The Meltdown Pathway: A Multidisciplinary Account of Autistic Meltdowns
Preprint 2024 en
Authors
PS
Paul A. Soden
AB
Anjali Bhat
AA
Adam K. Anderson
Abstract
1 min read
Autistic meltdowns are involuntary fits of intense frustration, rage, and often physical violence elicited by sensory and cognitive stressors easily tolerated by neurotypicals. While nearly 70% of autistic individuals display the “crisis behaviors” associated with meltdowns, the neural mechanisms that underlie this maladaptive response are not yet well understood. This has thus far hampered progress towards a dedicated therapeutic intervention–beyond traditional medications—that limits their frequency and severity. Here, we aim to initiate an interdisciplinary dialogue on the etiology of meltdowns.
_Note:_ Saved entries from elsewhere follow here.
===== config.mk =====
export PLATFORM = sky130hd
export DESIGN_NAME = on_delay_timer_bank_top
export DESIGN_NICKNAME = d
export VERILOG_FILES = /design/src/sv/otdtb_pkg.sv /design/src/sv/otdtb_cell.sv /design/src/sv/on_delay_timer_bank_top.sv
export VERILOG_INCLUDE_DIRS = /design/src /design/src/sv
export SDC_FILE = /design/constraint.sdc
export NUM_CORES = 2
export LEC_CHECK = 0
export ABC_AREA = 1
export BUFFER_PORTS_ARGS = -buffer_cell sky130_fd_sc_hd__clkbuf_2
export CORE_MARGIN = 2
export CORE_UTILIZATION = 45
export DETAILED_ROUTE_END_ITERATION = 16
export SLEW_MARGIN = 0
export SYNTH_ARGS = -nofsm -noshare
export SYNTH_HDL_FRONTEND = slang
export SYNTH_HIERARCHICAL = 1
export SYNTH_SLANG_ARGS = --single-unit

===== constraint.sdc =====
create_clock -name clk -period 3.6 [get_ports clk]
set_input_delay 0.54 -clock clk [delete_from_list [all_inputs] [get_ports clk]]
set_output_delay 0.54 -clock clk [all_outputs]
set_load 0.03 [all_outputs]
In doing so, we frame meltdowns as a consequence of underlying chronic hypervigilance and acute hyperreactivity to objectively benign stressors driven by differences in the insular cortex—a multimodal integration hub that adapts autonomic state and behavior to meet environmental demands. We first discuss meltdowns through the lens of neurophysiology and argue that intra-insular hypoconnectivity engenders vagal withdrawal and sympathetic hyperarousal in autism, driving chronic hypervigilance and reducing the threshold of stressors those with autism can tolerate before experiencing a meltdown. Next, we turn to neuropsychology and present evidence that meltdowns reflect an inability to properly integrate contextual evidence, particularly social cues, when acutely assessing ambiguous signs of danger in the environment—a process termed neuroception. Finally, we build on contemporary predictive coding accounts of autism to argue that meltdowns are ultimately driven by chronic failures of sensory attenuation and coherent deep inference within the interoceptive hierarchy, possibly linked to oxytocin deficiency during infancy. Throughout, we synthesize each perspective to construct a multidisciplinary, insula-based model of meltdowns.